本発明は上記実施形態に限らず、例えば次のように実施されてもよい。
・上記実施形態では、かご受け部41を、買い物かごを受ける受け位置から上方に回動することにより左右方向外側に退避させたが、例えばかご受け部41を受け位置から後方に回動することにより左右方向外側に退避させてもよい。
・例えば、かご受け部を受け位置から左右方向の外側にスライドさせることにより退避させるようにしてもよい。
・上記実施形態では、かご受け部41を左右両側に一対設けたが、かご受け部を左右両側のうちいずれか一方にのみ設けるようにしてもよい。この場合にも、かご受け部を他方の側に延びる長尺状に形成することで、買い物かごを受けることが可能となる。
・上記実施形態では、かご受け部41を座部フレーム32の延出部32aにより支持する構成としたが、例えばかご受け部41をフレーム部11の縦フレーム16に支持部材を介して支持する構成としてもよい。
・上記実施形態では、かご受け部41と座部31とにより買い物かごを受けるようにしたが、かご受け部41と座部以外の部材とにより買い物かごを受けるようにしてもよい。例えば、上記実施形態の構成において、かご受け部41の載置面43aと収容部37の上面37aとを座部31の座面31aよりも高い位置に設定し、買い物かごをかご受け部41の載置面43aと収容部37の上面37aとにそれぞれ載せるようにしてもよい。つまり、買い物かごを、かご受け部41と収容部37のみにより受けるようにしてもよい。
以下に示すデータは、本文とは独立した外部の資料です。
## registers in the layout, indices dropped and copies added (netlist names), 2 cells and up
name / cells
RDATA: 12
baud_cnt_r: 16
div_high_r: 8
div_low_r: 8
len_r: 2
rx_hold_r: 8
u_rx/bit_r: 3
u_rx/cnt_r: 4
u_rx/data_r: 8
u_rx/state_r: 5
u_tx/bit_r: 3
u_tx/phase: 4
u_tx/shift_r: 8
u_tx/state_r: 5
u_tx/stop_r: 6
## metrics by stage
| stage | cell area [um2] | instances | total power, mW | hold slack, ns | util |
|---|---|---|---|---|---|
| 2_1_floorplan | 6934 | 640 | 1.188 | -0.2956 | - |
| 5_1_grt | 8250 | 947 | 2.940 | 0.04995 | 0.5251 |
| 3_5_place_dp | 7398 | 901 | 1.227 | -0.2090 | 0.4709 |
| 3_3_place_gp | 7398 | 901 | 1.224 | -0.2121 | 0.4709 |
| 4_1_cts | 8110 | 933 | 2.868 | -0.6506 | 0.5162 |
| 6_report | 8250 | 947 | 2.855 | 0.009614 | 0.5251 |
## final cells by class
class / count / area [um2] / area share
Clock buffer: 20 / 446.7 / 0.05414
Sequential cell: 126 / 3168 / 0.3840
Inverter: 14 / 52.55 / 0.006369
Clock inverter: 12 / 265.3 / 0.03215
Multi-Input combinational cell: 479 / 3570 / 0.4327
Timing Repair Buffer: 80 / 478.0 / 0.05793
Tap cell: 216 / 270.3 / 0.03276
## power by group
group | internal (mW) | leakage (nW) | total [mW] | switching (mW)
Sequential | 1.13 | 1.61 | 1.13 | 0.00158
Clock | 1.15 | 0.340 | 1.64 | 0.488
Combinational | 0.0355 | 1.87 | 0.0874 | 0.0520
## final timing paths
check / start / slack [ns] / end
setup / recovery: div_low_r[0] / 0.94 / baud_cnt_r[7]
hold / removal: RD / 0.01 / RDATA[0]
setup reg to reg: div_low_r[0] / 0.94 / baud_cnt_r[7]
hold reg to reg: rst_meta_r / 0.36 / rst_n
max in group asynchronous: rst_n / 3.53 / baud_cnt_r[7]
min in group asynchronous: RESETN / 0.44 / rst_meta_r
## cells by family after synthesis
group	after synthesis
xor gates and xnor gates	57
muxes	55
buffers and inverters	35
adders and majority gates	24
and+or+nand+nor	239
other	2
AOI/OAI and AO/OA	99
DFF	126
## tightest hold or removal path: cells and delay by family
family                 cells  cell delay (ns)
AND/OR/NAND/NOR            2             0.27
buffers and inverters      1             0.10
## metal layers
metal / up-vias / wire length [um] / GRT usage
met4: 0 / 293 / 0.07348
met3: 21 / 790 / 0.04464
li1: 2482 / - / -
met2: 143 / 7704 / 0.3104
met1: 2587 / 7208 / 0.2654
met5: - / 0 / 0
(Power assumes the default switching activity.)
また、かご受け部41を座部31よりも高い位置に配置するとともに、各フレーム部11の縦フレーム16に別途、買い物かごを受ける受け部材をかご受け部41と同じ高さ位置に設けるようにしてもよい。この場合、かご受け部41と受け部材とにより買い物かごを受けることが可能となる。
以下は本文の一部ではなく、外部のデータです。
==> src/verilog/mac_consts.svh <==
`ifndef MAC_CONSTS_SVH
`define MAC_CONSTS_SVH

// Register indices; byte address is four times the index
`define MAC_IDX_LOW_LIMIT   10'h089
`define MAC_IDX_SCRATCH     10'h08a
`define MAC_IDX_CFG_ONE     10'h08b
`define MAC_IDX_CFG_TWO     10'h08c
`define MAC_IDX_STATUS      10'h0a0
`define MAC_IDX_MASK        10'h0a1
`define MAC_IDX_CONTROL     10'h0a2
`define MAC_IDX_STATE       10'h0a3

// Reset values
`define MAC_RST_LOW_LIMIT   16'h8000
`define MAC_RST_SCRATCH     16'h5555
`define MAC_RST_CFG_ONE     16'h8010
`define MAC_RST_CFG_TWO     16'h0000

// Writable bits of the configuration words
`define MAC_CFG_ONE_WMASK   16'h87ff
`define MAC_CFG_TWO_WMASK   16'hc703

// Field positions of the first configuration word
`define MAC_EN_BIT          15
`define MAC_CMB_BIT         10
`define MAC_SRC_CH_MSB      9
`define MAC_SRC_CH_LSB      7
`define MAC_SNK_CH_MSB      6
`define MAC_SNK_CH_LSB      4
`define MAC_SRC_CUR_MSB     3
`define MAC_SRC_CUR_LSB     2
`define MAC_SNK_CUR_MSB     1
`define MAC_SNK_CUR_LSB     0

// Field positions of the second configuration word
`define MAC_MODE_MSB        15
`define MAC_MODE_LSB        14
`define MAC_DLY_MSB         10
`define MAC_DLY_LSB         8
`define MAC_OSR_MSB         1
`define MAC_OSR_LSB         0

// Sequencer modes
`define MAC_MODE_SHOT       2'h0
`define MAC_MODE_SHOT_TRIG  2'h1

// Interrupt status bits
`define MAC_IRQ_LOW         0
`define MAC_IRQ_SEQ_DONE    1
`define MAC_IRQ_CFG_BUSY    2
`define MAC_IRQ_W           3

// Control and state bits
`define MAC_CTL_LAUNCH_BIT  0
`define MAC_STATE_RUN_BIT   18

// Test current magnitudes in microamps
`define MAC_UA_OFF          8'h00
`define MAC_UA_LOW          8'h04
`define MAC_UA_MID          8'h28
`define MAC_UA_HIGH         8'hf0

// Most negative full-scale threshold
`define MAC_NEG_FS          16'h8000

`endif

==> src/verilog/mac_pkg.sv <==
package mac_pkg;
    typedef logic [15:0] mac_word_t;
    typedef logic [1:0]  mac_code_t;
    typedef enum {
        MAC_SEQ_IDLE,
        MAC_SEQ_RUN
    } mac_seq_e;
endpackage

==> src/verilog/mac_low_cmp.sv <==
`include "mac_consts.svh"

module mac_low_cmp
    import mac_pkg::*;
(
    input  wire logic      i_clk,
    input  wire logic      i_rst_n,
    input  wire logic      i_fast_valid,
    input  wire mac_word_t i_fast_data,
    input  wire mac_word_t i_limit,
    output logic           o_below
);
    logic below_now;

    // Signed compare, most negative limit never trips
    always_comb begin
        below_now = ($signed(i_fast_data) < $signed(i_limit));
        if (i_limit == `MAC_NEG_FS) begin
            below_now = 1'b0;
        end
    end

    // Result held between fast-filter outputs
    always_ff @(posedge i_clk) begin
        if (!i_rst_n) begin
            o_below <= 1'b0;
        end else if (i_fast_valid) begin
            o_below <= below_now;
        end
    end
endmodule // mac_low_cmp

==> src/verilog/mac_regs.sv <==
`include "mac_consts.svh"

// Overview of operation
// - Low limit is signed 16-bit, compared with first converter fast-filter result.
// - Low-limit event raised while fast-filter result is below the limit.
// - Limit at most negative full scale never raises the event.
// - Scratch word fully read/write, no effect, part of integrity check.
// - Config-one bit 15 enables multiplexed converter, resets to one.
// - Disable, standby or power-down clear result and sequence counter.
// - Bit 10 switches common-mode buffer on input seven, resets off.
// - Bits 9:7 route test source to input n, reset zero.
// - Bits 6:4 route test sink to input n, reset input one.
// - Source current bits 3:2: off, 4 uA, 240 uA; reset off.
// - Sink current bits 1:0: off, 4, 40, 240 uA; reset off.
// - Reserved bits 14:11 of config one always read zero.
// - Sequence launch aborts any running sequence and restarts it.
module mac_regs
    import mac_pkg::*;
(
    input  wire logic        i_clk,
    input  wire logic        i_rst_n,
    input  wire logic        i_psel,
    input  wire logic        i_penable,
    input  wire logic        i_pwrite,
    input  wire logic [11:0] i_paddr,
    input  wire logic [31:0] i_pwdata,
    output logic      [31:0] o_prdata,
    output logic             o_pready,
    output logic             o_pslverr,
    input  wire logic        i_fast_valid,
    input  wire mac_word_t   i_fast_data,
    input  wire logic        i_conv_valid,
    input  wire mac_word_t   i_conv_data,
    input  wire logic        i_step_done,
    input  wire logic        i_conv_start_trigger,
    input  wire logic        i_standby,
    input  wire logic        i_power_down,
    output logic             o_low_limit_event,
    output logic             o_mux_converter_enable,
    output logic             o_common_mode_buffer_enable,
    output logic      [2:0]  o_test_source_channel,
    output logic      [2:0]  o_test_sink_channel,
    output logic      [7:0]  o_test_source_route,
    output logic      [7:0]  o_test_sink_route,
    output logic      [7:0]  o_test_source_ua,
    output logic      [7:0]  o_test_sink_ua,
    output mac_code_t        o_sequencer_mode,
    output logic      [2:0]  o_channel_settle_delay,
    output mac_code_t        o_mux_oversampling_ratio,
    output logic             o_sequence_launch,
    output mac_code_t        o_sequence_counter,
    output mac_word_t        o_conv_result,
    output logic             o_irq
);
    mac_word_t                overcurrent_low_limit_a;
    mac_word_t                scratch_word;
    mac_word_t                mux_converter_config_one;
    mac_word_t                mux_converter_config_two;
    logic [`MAC_IRQ_W-1:0]    irq_status;
    logic [`MAC_IRQ_W-1:0]    irq_mask;
    logic [`MAC_IRQ_W-1:0]    irq_events;
    logic [1:0]               pin_meta;
    logic [1:0]               pin_sync;
    logic                     quiet;
    logic                     below;
    logic                     below_q;
    logic                     setup;
    logic                     access;
    logic                     wr_en;
    logic                     rd_done;
    logic                     mapped;
    logic [9:0]               word_idx;
    logic [31:0]              next_prdata;
    logic                     launch_req;
    logic                     seq_wrap;
    mac_seq_e                 seq_state;
    mac_seq_e                 next_seq_state;

    // Register index hit on an aligned word
    function automatic logic addr_hit(input logic [11:0] addr, input logic [9:0] idx);
        addr_hit = (addr[11:2] == idx) && (addr[1:0] == 2'h0);
    endfunction

    // Microamp value of a test current code
    function automatic logic [7:0] current_ua(input mac_code_t code, input logic sink);
        case (code)
            2'h1: begin
                current_ua = `MAC_UA_LOW;
            end
            2'h2: begin
                // Middle step exists on the sink only
                current_ua = sink ? `MAC_UA_MID : `MAC_UA_OFF;
            end
            2'h3: begin
                current_ua = `MAC_UA_HIGH;
            end
            default: begin
                current_ua = `MAC_UA_OFF;
            end
        endcase
    endfunction

    // Standby and power-down pins synchronised before use
    always_ff @(posedge i_clk) begin
        if (!i_rst_n) begin
            pin_meta <= 2'h0;
            pin_sync <= 2'h0;
        end else begin
            pin_meta <= {i_power_down, i_standby};
            pin_sync <= pin_meta;
        end
    end

    assign quiet = !mux_converter_config_one[`MAC_EN_BIT] || (pin_sync != 2'h0);

    // Low-limit comparator
    mac_low_cmp u_low_cmp (
        .i_clk        (i_clk),
        .i_rst_n      (i_rst_n),
        .i_fast_valid (i_fast_valid),
        .i_fast_data  (i_fast_data),
        .i_limit      (overcurrent_low_limit_a),
        .o_below      (below)
    );

    assign o_low_limit_event = below;

    always_ff @(posedge i_clk) begin
        if (!i_rst_n) begin
            below_q <= 1'b0;
        end else begin
            below_q <= below;
        end
    end

    // APB decode; zero wait states
    assign setup    = i_psel && !i_penable;
    assign access   = i_psel && i_penable;
    assign word_idx = i_paddr[11:2];
    assign o_pready = 1'b1;

    always_comb begin
        mapped = addr_hit(i_paddr, `MAC_IDX_LOW_LIMIT)
              || addr_hit(i_paddr, `MAC_IDX_SCRATCH)
              || addr_hit(i_paddr, `MAC_IDX_CFG_ONE)
              || addr_hit(i_paddr, `MAC_IDX_CFG_TWO)
              || addr_hit(i_paddr, `MAC_IDX_STATUS)
              || addr_hit(i_paddr, `MAC_IDX_MASK)
              || addr_hit(i_paddr, `MAC_IDX_CONTROL)
              || addr_hit(i_paddr, `MAC_IDX_STATE);
    end

    assign o_pslverr = access && !mapped;
    assign wr_en     = access && i_pwrite && mapped;
    assign rd_done   = access && !i_pwrite && mapped;

    // Read data sampled in the setup phase so it comes from a flip-flop
    always_comb begin
        next_prdata = 32'h0;
        if (i_paddr[1:0] == 2'h0) begin
            case (word_idx)
                `MAC_IDX_LOW_LIMIT: begin
                    next_prdata[15:0] = overcurrent_low_limit_a;
                end
                `MAC_IDX_SCRATCH: begin
                    next_prdata[15:0] = scratch_word;
                end
                `MAC_IDX_CFG_ONE: begin
                    next_prdata[15:0] = mux_converter_config_one;
                end
                `MAC_IDX_CFG_TWO: begin
                    next_prdata[15:0] = mux_converter_config_two;
                end
                `MAC_IDX_STATUS: begin
                    next_prdata[`MAC_IRQ_W-1:0] = irq_status;
                end
                `MAC_IDX_MASK: begin
                    next_prdata[`MAC_IRQ_W-1:0] = irq_mask;
                end
                `MAC_IDX_STATE: begin
                    next_prdata[15:0]  = o_conv_result;
                    next_prdata[17:16] = o_sequence_counter;
                    next_prdata[`MAC_STATE_RUN_BIT] = (seq_state == MAC_SEQ_RUN);
                end
                default: begin
                    next_prdata = 32'h0;
                end
            endcase
        end
    end

    always_ff @(posedge i_clk) begin
        if (!i_rst_n) begin
            o_prdata <= 32'h0;
        end else if (setup) begin
            o_prdata <= next_prdata;
        end
    end

    // Threshold and scratch words
    always_ff @(posedge i_clk) begin
        if (!i_rst_n) begin
            overcurrent_low_limit_a <= `MAC_RST_LOW_LIMIT;
            scratch_word            <= `MAC_RST_SCRATCH;
        end else if (wr_en) begin
            if (addr_hit(i_paddr, `MAC_IDX_LOW_LIMIT)) begin
                overcurrent_low_limit_a <= i_pwdata[15:0];
            end
            if (addr_hit(i_paddr, `MAC_IDX_SCRATCH)) begin
                scratch_word <= i_pwdata[15:0];
            end
        end
    end

    // Configuration words; reserved bits never stored
    always_ff @(posedge i_clk) begin
        if (!i_rst_n) begin
            mux_converter_config_one <= `MAC_RST_CFG_ONE;
            mux_converter_config_two <= `MAC_RST_CFG_TWO;
        end else if (wr_en) begin
            if (addr_hit(i_paddr, `MAC_IDX_CFG_ONE)) begin
                mux_converter_config_one <= i_pwdata[15:0] & `MAC_CFG_ONE_WMASK;
            end
            if (addr_hit(i_paddr, `MAC_IDX_CFG_TWO)) begin
                mux_converter_config_two <= i_pwdata[15:0] & `MAC_CFG_TWO_WMASK;
            end
        end
    end

    // Configuration fields out to the analog side
    assign o_mux_converter_enable      = mux_converter_config_one[`MAC_EN_BIT];
    assign o_common_mode_buffer_enable = mux_converter_config_one[`MAC_CMB_BIT];
    assign o_test_source_channel =
        mux_converter_config_one[`MAC_SRC_CH_MSB:`MAC_SRC_CH_LSB];
    assign o_test_sink_channel =
        mux_converter_config_one[`MAC_SNK_CH_MSB:`MAC_SNK_CH_LSB];
    assign o_test_source_ua = current_ua(
        mux_converter_config_one[`MAC_SRC_CUR_MSB:`MAC_SRC_CUR_LSB], 1'b0);
    assign o_test_sink_ua = current_ua(
        mux_converter_config_one[`MAC_SNK_CUR_MSB:`MAC_SNK_CUR_LSB], 1'b1);
    assign o_sequencer_mode = mux_converter_config_two[`MAC_MODE_MSB:`MAC_MODE_LSB];
    assign o_channel_settle_delay = mux_converter_config_two[`MAC_DLY_MSB:`MAC_DLY_LSB];
    assign o_mux_oversampling_ratio = mux_converter_config_two[`MAC_OSR_MSB:`MAC_OSR_LSB];

    // One-hot routing, idle while the current is off
    genvar g;
    generate
        for (g = 0; g < 8; g = g + 1) begin : g_route
            assign o_test_source_route[g] = (o_test_source_channel == 3'(g))
                                         && (o_test_source_ua != `MAC_UA_OFF);
            assign o_test_sink_route[g]   = (o_test_sink_channel == 3'(g))
                                         && (o_test_sink_ua != `MAC_UA_OFF);
        end
    endgenerate

    // Launch is write-one; trigger only starts an idle sequence
    always_comb begin
        launch_req = wr_en && addr_hit(i_paddr, `MAC_IDX_CONTROL)
                  && i_pwdata[`MAC_CTL_LAUNCH_BIT];
    end

    assign seq_wrap = i_step_done && (o_sequence_counter == 2'h3);

    always_comb begin
        next_seq_state = seq_state;
        case (seq_state)
            MAC_SEQ_IDLE: begin
                if (launch_req) begin
                    next_seq_state = MAC_SEQ_RUN;
                end else if (i_conv_start_trigger
                          && o_sequencer_mode == `MAC_MODE_SHOT_TRIG) begin
                    next_seq_state = MAC_SEQ_RUN;
                end
            end
            MAC_SEQ_RUN: begin
                // Continuous modes never leave on their own
                if (launch_req) begin
                    next_seq_state = MAC_SEQ_RUN;
                end else if (seq_wrap && !o_sequencer_mode[1]) begin
                    next_seq_state = MAC_SEQ_IDLE;
                end
            end
            default: begin
                next_seq_state = MAC_SEQ_IDLE;
            end
        endcase
        if (quiet) begin
            next_seq_state = MAC_SEQ_IDLE;
        end
    end

    always_ff @(posedge i_clk) begin
        if (!i_rst_n) begin
            seq_state <= MAC_SEQ_IDLE;
        end else begin
            seq_state <= next_seq_state;
        end
    end

    always_ff @(posedge i_clk) begin
        if (!i_rst_n) begin
            o_sequence_launch <= 1'b0;
        end else begin
            o_sequence_launch <= !quiet && next_seq_state == MAC_SEQ_RUN
                              && (launch_req || seq_state == MAC_SEQ_IDLE);
        end
    end

    // Sequence counter; launch restarts from step zero
    always_ff @(posedge i_clk) begin
        if (!i_rst_n) begin
            o_sequence_counter <= 2'h0;
        end else if (quiet || launch_req) begin
            o_sequence_counter <= 2'h0;
        end else if (i_step_done && seq_state == MAC_SEQ_RUN) begin
            o_sequence_counter <= o_sequence_counter + 2'h1;
        end
    end

    always_ff @(posedge i_clk) begin
        if (!i_rst_n) begin
            o_conv_result <= 16'h0;
        end else if (quiet) begin
            o_conv_result <= 16'h0;
        end else if (i_conv_valid) begin
            o_conv_result <= i_conv_data;
        end
    end

    // Interrupt events; set beats the read clear
    always_comb begin
        irq_events = '0;
        irq_events[`MAC_IRQ_LOW]      = below && !below_q;
        irq_events[`MAC_IRQ_SEQ_DONE] = seq_wrap && seq_state == MAC_SEQ_RUN;
        // Flags a second configuration word write while the converter enable bit is set
        irq_events[`MAC_IRQ_CFG_BUSY] = wr_en && mux_converter_config_one[`MAC_EN_BIT]
                                     && addr_hit(i_paddr, `MAC_IDX_CFG_TWO);
    end

    always_ff @(posedge i_clk) begin
        if (!i_rst_n) begin
            irq_status <= '0;
        end else if (rd_done && addr_hit(i_paddr, `MAC_IDX_STATUS)) begin
            irq_status <= irq_events;
        end else begin
            irq_status <= irq_status | irq_events;
        end
    end

    always_ff @(posedge i_clk) begin
        if (!i_rst_n) begin
            irq_mask <= '0;
        end else if (wr_en && addr_hit(i_paddr, `MAC_IDX_MASK)) begin
            irq_mask <= i_pwdata[`MAC_IRQ_W-1:0];
        end
    end

    assign o_irq = |(irq_status & irq_mask);
endmodule // mac_regs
・かご受け部41に、買い物かご以外のものを載せてもよい。例えば、買い物する商品が収容される段ボール箱やプラスチック容器などをかご受け部41に載せることが考えられる。
・背もたれが座部に対して後側に配置されている歩行車、すなわち座部に対して前側(所定側に相当)から着座するようになっている歩行車に本発明を適用してもよい。この場合、座部よりも前側にかご受け部を設けることになる。